- ACTIVITY
In the entries that follow, how many lines contain "value"? Answer with the number only.

--- RECORDS SUPPLIED Enclosed Below ---

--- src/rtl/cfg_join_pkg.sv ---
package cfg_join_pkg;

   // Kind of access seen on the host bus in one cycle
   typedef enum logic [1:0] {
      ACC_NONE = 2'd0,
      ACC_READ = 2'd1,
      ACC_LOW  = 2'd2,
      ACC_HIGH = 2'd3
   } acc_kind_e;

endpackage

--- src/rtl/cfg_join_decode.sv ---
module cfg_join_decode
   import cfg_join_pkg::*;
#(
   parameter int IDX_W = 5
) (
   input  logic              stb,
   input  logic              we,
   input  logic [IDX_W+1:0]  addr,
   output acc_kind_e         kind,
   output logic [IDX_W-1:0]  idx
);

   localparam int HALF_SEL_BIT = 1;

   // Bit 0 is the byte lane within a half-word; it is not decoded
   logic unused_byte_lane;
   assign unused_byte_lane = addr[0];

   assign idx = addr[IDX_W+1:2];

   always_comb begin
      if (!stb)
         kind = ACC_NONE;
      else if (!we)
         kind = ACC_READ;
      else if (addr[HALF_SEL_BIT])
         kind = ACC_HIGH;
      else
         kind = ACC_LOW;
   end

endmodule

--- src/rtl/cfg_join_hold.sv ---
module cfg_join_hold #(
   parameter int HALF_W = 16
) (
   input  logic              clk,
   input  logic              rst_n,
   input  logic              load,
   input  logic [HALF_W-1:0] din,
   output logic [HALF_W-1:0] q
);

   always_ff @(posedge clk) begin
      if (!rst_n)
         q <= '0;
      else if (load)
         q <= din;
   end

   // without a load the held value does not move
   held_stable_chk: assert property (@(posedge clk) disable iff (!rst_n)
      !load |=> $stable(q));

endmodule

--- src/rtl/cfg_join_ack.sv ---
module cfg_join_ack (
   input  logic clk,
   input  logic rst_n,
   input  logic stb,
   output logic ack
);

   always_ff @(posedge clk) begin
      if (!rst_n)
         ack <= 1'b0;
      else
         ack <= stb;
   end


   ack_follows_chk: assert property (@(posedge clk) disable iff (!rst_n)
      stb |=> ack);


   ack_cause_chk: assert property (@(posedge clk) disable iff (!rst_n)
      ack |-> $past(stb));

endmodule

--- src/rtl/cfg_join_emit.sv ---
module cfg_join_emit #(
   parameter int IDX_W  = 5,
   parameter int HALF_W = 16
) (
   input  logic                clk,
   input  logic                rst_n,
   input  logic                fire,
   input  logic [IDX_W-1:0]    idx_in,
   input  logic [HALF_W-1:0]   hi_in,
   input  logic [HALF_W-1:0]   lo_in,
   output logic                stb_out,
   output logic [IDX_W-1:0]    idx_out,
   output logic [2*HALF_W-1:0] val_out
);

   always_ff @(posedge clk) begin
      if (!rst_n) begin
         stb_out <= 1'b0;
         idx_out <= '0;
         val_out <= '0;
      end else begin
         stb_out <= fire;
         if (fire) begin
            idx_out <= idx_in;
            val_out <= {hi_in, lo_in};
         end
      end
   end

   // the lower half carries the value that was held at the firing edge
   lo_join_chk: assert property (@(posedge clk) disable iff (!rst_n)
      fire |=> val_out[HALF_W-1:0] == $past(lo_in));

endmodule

--- End of Enclosed RECORDS SUPPLIED ---
--- RECORDS SUPPLIED Enclosed Below ---

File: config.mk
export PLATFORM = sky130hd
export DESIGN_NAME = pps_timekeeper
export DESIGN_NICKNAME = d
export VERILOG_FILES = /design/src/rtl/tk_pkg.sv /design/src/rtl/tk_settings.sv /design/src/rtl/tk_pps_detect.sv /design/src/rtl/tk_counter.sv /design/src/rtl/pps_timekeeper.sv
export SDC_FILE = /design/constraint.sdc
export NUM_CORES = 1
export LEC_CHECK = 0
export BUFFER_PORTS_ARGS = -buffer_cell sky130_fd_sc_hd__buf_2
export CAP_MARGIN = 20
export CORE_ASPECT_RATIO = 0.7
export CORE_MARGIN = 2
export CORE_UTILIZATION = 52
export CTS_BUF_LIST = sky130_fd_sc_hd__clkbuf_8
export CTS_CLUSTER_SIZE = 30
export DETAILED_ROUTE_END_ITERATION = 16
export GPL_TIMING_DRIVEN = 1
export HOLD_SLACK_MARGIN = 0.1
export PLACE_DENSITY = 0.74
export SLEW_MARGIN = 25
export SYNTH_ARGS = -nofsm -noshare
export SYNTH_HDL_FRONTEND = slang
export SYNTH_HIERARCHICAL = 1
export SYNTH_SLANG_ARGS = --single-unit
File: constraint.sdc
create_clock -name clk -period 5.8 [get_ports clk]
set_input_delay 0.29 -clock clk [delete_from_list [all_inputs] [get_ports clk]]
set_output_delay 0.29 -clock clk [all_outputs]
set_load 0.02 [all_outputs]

--- End of Enclosed RECORDS SUPPLIED ---

- ANSWER BOX
2